FOR IMMEDIATE RELEASE:                CONTACT:  Ryan Banfill
December 19, 2006                        (850) 222-1996

Task Force Urges Policy Shift to Reduce Ex-offender Recidivism
Commission recommends vocational training, job assistance to help ex-cons successfully re-enter society.  

Tallahassee, Fla. – The final report released today by the Governor’s Ex-Offender Task Force called for sweeping changes in Florida Department of Corrections policy to help reduce the costs repeat offenders impose on victims and communities across Florida.

The report noted that nearly 90 percent of inmates in Florida prison will one day be released, but funding for vital programs to help reduce recidivism rates – by keeping ex-offenders off drugs and making them employable when they re-enter society – has declined over the past five years, even as FDC’s inmate population has increased 18 percent.  

 “We cannot continue to release people from prison who are unprepared to return home and succeed in living a crime-free life,” said Vicki Lopez Lukis, Chairman of the Governor’s Ex-Offender Task Force.  “And we cannot continue to fail our communities by leaving them unprepared to help ex-offenders succeed.”

The report found that of the 30,000 people released from Florida state prisons each year, more than a quarter of these ex-offenders will return to prison within three years after committing a new crime.

“This rate of recidivism is unacceptably high and unacceptably expensive,” said Tim Ryan, Director of the Miami-Dade County Corrections and Rehabilitation Department. “For each new crime, there is a new victim, and new costs to Florida communities. This trend must be reversed, and I hope policymakers will take a close look at the recommendations in this report to help accomplish that goal.”

Among the Task Force’s highest-priority recommendations are that:

• FDC should revise its mission statement to explicitly address successful reentry.

• FDC should institute performance measures for its facilities, wardens and staff to assess its work in assisting successful ex-offender reentry.

• FDC should improve and expand job-training programs for prisoners.

• FDC should begin pre-release planning with inmates starting on their first day of incarceration, and it should develop individualized reentry plans for each inmate.

• The state should create a transition authority to coordinate a seamless planning process and continuum of services from FDC custody to the community, to facilitate the successful reentry of people leaving FDC custody.

• The Legislature should prohibit the requirement that one have their civil rights restored as a condition for employment or licensing. Instead, it should create a single background check law with lists of disqualifying offenses relevant to the occupation, license or place of employment.

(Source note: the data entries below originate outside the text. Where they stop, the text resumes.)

Source: an optimization exercise on an open RTL-to-GDS flow (aim: small area). Production flows keep margins and buffers that such runs may drop. The RTL was checked by simulation tests, not by an equivalence proof against the original design. No driver is modelled on the clock port, so clocking that relies on it looks cheaper here than on a real chip. Power figures rest on the tool's default switching activity, not on a simulated workload.

<file path="flow/design.v">
`timescale 1ns / 1ps
module parking_meter(
    input clk,
    input rst,
    input add1,add2,add3,add4,rst1,rst2,
    output reg a1,a2,a3,a4,
    output reg [6:0] led_seg,
    output [3:0] val1,val2,val3,val4
    );
localparam INIT0 = 3'd0;   
localparam INIT1 = 3'd1;   
localparam A60   = 3'd2;
localparam A120  = 3'd3;
localparam A180  = 3'd4;
localparam A300  = 3'd5;
localparam CD    = 3'd6;   
localparam RSTX  = 3'd7;   
reg [2:0]  state;
reg [13:1] im1;             
reg        valid;
reg [13:0] timer;
reg        captured;
reg        ret;
reg [5:0]  m;               
reg [1:0]  flash;
wire tick2 = (m == 6'd49);
wire tick1 = tick2 & flash[0];
always @(posedge clk) begin
    if (rst) begin
        m <= 0;
        flash <= 2'd1;
    end else begin
        m <= tick2 ? 6'd0 : m + 6'd1;
        if (tick2) flash <= flash + 2'd1;
    end
end
wire [1:0] refresh = {m[1] ^ ~flash[0], m[0]};
wire one  = add1 & ~add2 & ~add3 & ~add4;
wire two  = ~add1 & add2 & ~add3 & ~add4;
wire thr  = ~add1 & ~add2 & add3 & ~add4;
wire four = ~add1 & ~add2 & ~add3 & add4;
wire press = one | two | thr | four;
wire [13:1] coin = one ? 13'd30 : two ? 13'd60 : thr ? 13'd90 : 13'd150;
wire [13:1] isum = im1 + coin;
always @(posedge clk) begin
    if (rst & ~rst1 & ~rst2) begin
        im1 <= 13'h1fff;
        state <= INIT0;
        valid <= 1'b0;
    end else if (~rst & rst1 & ~rst2) begin
        state <= RSTX;
        im1 <= 13'd7;       
        valid <= 1'b1;
    end else if (~rst & ~rst1 & rst2) begin
        state <= RSTX;
        im1 <= 13'd74;      
        valid <= 1'b1;
    end else begin
        case (state)
            INIT0, INIT1: begin
                if (press) begin
                    im1 <= isum;
                    valid <= 1'b1;
                    state <= one ? A60 : two ? A120 : thr ? A180 : A300;
                end else begin
                    state <= INIT1;
                end
            end
            A60:  if (~add1) state <= CD;
            A120: if (~add2) state <= CD;
            A180: if (~add3) state <= CD;
            A300: if (~add4) state <= CD;
            CD: begin
                if (press) begin
                    im1 <= isum;
                    valid <= 1'b1;
                    state <= one ? A60 : two ? A120 : thr ? A180 : A300;
                end else if (captured) begin
                    im1 <= 13'h1fff;
                    valid <= 1'b0;
                end else if (ret) begin
                    im1 <= 13'h1fff;
                    valid <= 1'b0;
                    state <= INIT0;
                end
            end
            RSTX: begin
                if (captured) begin
                    im1 <= 13'h1fff;
                    valid <= 1'b0;
                end else if (ret) begin
                    im1 <= 13'h1fff;
                    valid <= 1'b0;
                    state <= INIT0;
                end
            end
        endcase
    end
end
wire [13:0] d = timer + {im1, 1'b1};
wire tz = (timer == 14'd0);
wire dmax = &d;
wire sat = valid & ~dmax & (d >= 14'd9999);
always @(posedge clk) begin
    if (rst | rst1 | rst2) begin
        timer <= 0;
        captured <= 1'b0;
        ret <= 1'b0;
    end else if (tick1) begin
        captured <= valid;
        ret <= ~valid & tz & (state != INIT1);
        if (state == INIT1) timer <= 0;
        else if (sat) timer <= 14'd9999;
        else if (valid | ~tz) timer <= d;
    end
end
function [3:0] dd3(input [3:0] x);
    case (x)
        4'd5: dd3 = 4'd8;
        4'd6: dd3 = 4'd9;
        4'd7: dd3 = 4'd10;
        4'd8: dd3 = 4'd11;
        4'd9: dd3 = 4'd12;
        4'd10: dd3 = 4'd13;
        4'd11: dd3 = 4'd14;
        4'd12: dd3 = 4'd15;
        4'd13: dd3 = 4'd0;
        4'd14: dd3 = 4'd1;
        4'd15: dd3 = 4'd2;
        default: dd3 = x;
    endcase
endfunction
reg [29:0] t;
integer i;
always @(*) begin
    t = {16'd0, timer};
    for (i = 0; i < 14; i = i + 1) begin
        t[29:26] = dd3(t[29:26]);
        t[25:22] = dd3(t[25:22]);
        t[21:18] = dd3(t[21:18]);
        t[17:14] = dd3(t[17:14]);
        t = t << 1;
    end
end
assign {val4, val3, val2, val1} = t[29:14];
wire blank = tz ? flash[0] : ((timer <= 14'd180) & flash[1]);
reg [3:0] digit;
always @(*) begin
    case (refresh)
        2'd0: digit = val1;
        2'd1: digit = val2;
        2'd2: digit = val3;
        default: digit = val4;
    endcase
    a1 = blank | (refresh != 2'd0);
    a2 = blank | (refresh != 2'd1);
    a3 = blank | (refresh != 2'd2);
    a4 = blank | (refresh != 2'd3);
    case (digit)
        4'd0: led_seg = 7'b0000001;
        4'd1: led_seg = 7'b1001111;
        4'd2: led_seg = 7'b0010010;
        4'd3: led_seg = 7'b0000110;
        4'd4: led_seg = 7'b1001100;
        4'd5: led_seg = 7'b0100100;
        4'd6: led_seg = 7'b0100000;
        4'd7: led_seg = 7'b0001111;
        4'd8: led_seg = 7'b0000000;
        4'd9: led_seg = 7'b0000100;
        default: led_seg = 7'b0000001;
    endcase
end
endmodule
</file>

“The point of getting drug-addicted offenders clean, mentally ill prisoners on medication and under-educated felons into employment training is not simply to make life easier for prisoners,” said Task Force Vice-Chairman Robert Blount.  “This is a public-safety issue, and all of us will be better off if we can keep more ex-offenders on the straight and narrow path to legal, gainful employment.”

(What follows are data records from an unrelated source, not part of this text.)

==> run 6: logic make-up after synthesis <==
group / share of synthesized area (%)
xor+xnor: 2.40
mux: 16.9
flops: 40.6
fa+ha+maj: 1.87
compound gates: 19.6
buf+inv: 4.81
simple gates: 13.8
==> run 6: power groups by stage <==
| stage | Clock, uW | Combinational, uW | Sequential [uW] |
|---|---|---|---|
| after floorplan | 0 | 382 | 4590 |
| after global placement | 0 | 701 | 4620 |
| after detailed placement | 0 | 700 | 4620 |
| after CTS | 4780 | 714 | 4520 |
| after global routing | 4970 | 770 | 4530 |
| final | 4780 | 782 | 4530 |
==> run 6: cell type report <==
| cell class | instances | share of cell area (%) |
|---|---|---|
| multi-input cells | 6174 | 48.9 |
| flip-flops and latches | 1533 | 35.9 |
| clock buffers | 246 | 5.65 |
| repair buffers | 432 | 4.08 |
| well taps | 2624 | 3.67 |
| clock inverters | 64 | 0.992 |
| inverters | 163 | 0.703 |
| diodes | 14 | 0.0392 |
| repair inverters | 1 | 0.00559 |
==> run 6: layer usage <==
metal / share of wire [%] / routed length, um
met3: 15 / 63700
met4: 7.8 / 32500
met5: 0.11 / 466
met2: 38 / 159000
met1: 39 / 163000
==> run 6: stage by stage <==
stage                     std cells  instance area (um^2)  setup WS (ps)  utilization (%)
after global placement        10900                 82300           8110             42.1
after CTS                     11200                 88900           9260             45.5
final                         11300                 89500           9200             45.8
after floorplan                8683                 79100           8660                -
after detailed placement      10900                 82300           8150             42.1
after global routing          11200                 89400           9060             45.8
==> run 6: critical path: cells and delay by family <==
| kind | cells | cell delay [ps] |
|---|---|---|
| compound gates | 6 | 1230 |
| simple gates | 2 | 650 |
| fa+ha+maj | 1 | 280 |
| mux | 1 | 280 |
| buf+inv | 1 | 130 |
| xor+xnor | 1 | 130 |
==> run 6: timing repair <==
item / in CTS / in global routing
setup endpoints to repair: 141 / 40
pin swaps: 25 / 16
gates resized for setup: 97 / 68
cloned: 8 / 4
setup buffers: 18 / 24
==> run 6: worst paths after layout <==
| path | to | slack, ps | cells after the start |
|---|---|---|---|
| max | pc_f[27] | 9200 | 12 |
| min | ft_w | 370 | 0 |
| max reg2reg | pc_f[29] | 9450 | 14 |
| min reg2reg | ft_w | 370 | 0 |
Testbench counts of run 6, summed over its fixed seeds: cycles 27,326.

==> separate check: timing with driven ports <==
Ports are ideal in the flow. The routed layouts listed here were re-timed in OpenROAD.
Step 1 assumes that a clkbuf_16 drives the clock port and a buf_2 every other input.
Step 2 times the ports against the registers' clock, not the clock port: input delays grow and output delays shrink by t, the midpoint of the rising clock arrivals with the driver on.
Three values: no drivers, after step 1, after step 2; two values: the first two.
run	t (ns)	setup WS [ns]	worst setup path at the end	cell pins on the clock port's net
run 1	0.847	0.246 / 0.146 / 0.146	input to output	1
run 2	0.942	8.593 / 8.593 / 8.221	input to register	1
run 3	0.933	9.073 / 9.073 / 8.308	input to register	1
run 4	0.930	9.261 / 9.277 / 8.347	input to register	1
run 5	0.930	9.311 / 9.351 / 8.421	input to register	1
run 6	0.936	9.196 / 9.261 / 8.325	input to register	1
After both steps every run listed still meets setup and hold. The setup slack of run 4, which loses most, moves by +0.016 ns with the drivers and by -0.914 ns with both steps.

Implementing these recommendations would go far in reducing the number of recidivist crimes that victimize thousands of Floridians each year, the task force projected.

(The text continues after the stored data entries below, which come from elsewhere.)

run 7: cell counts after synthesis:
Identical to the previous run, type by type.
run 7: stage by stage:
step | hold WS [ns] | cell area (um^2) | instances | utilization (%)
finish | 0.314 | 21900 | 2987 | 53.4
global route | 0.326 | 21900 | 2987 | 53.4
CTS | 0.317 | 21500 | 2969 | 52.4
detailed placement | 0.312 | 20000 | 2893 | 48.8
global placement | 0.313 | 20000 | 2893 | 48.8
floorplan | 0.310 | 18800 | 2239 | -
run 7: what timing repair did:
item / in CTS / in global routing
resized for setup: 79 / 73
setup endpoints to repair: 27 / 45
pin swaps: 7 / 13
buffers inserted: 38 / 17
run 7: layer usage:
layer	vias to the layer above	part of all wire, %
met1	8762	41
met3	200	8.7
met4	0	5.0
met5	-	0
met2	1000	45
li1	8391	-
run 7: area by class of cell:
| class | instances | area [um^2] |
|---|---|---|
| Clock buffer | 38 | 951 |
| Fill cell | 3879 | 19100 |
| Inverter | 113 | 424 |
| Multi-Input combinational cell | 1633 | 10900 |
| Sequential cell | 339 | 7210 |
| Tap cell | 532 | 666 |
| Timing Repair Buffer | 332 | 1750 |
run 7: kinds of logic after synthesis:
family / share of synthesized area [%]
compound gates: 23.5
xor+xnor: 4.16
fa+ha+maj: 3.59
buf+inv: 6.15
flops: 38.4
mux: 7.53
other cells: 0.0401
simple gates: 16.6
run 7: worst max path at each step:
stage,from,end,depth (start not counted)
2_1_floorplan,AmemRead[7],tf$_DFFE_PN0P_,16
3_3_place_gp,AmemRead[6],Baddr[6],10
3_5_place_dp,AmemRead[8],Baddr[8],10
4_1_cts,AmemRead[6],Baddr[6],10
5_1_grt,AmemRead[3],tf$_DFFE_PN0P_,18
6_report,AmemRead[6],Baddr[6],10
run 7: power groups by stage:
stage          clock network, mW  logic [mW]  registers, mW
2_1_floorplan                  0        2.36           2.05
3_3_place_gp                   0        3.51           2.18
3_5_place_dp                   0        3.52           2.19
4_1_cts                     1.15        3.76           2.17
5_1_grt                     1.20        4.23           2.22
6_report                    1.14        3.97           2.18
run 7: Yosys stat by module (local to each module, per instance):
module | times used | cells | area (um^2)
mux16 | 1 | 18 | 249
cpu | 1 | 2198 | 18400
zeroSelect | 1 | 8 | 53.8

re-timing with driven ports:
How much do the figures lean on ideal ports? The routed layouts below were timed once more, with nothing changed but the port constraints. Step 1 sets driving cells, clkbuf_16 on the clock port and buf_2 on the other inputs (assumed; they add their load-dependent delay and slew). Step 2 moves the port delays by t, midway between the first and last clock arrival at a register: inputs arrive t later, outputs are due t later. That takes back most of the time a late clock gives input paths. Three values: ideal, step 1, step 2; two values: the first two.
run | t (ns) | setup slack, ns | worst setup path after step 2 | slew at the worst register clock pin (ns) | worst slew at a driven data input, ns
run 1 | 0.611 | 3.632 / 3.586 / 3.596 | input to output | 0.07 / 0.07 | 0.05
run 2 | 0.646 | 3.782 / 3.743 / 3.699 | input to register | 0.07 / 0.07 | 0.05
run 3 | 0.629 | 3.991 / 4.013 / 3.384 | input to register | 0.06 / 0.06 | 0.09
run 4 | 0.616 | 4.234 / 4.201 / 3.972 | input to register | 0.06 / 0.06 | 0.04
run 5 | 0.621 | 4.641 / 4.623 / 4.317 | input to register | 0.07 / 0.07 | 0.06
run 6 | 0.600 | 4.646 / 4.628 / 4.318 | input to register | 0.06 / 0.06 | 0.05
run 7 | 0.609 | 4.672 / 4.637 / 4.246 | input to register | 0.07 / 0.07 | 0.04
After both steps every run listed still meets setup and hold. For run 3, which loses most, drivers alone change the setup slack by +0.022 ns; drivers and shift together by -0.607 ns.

Hobe Sound resident and victims’ rights advocate Katherine Burns had a son-in-law with a troubled past. He had brushed with the law and served time in prison, where he was prescribed anti-psychotic medication to manage Bipolar Disorder. Unfortunately, when he was released from prison, he was left without guidance or resources to continue his psychiatric treatment. He relapsed into manic-depressive psychosis and murdered Burns’ sister.

“My sister was a victim not only of this man, but of a system that failed to prepare him to reenter society safely,” Burns said. “We can only guess how many Floridians would be spared from such tragedies if the state did a better job rehabilitating ex-offenders.”

The Task Force’s final recommendation is that the Governor should re-commission it for further study of critical populations such as sex offenders, female, juvenile and mentally ill inmates to reach additional reform recommendations.

The Governor’s Ex-Offender Task Force was created by Gov. Bush in February 2005, by Executive Order 05-28. In the order, Bush wrote, “Florida is committed to the ideal of America being the land of second chance, as expressed by the President of the United States who declared: “When the gates of the prison open, the path ahead should lead to a better life.”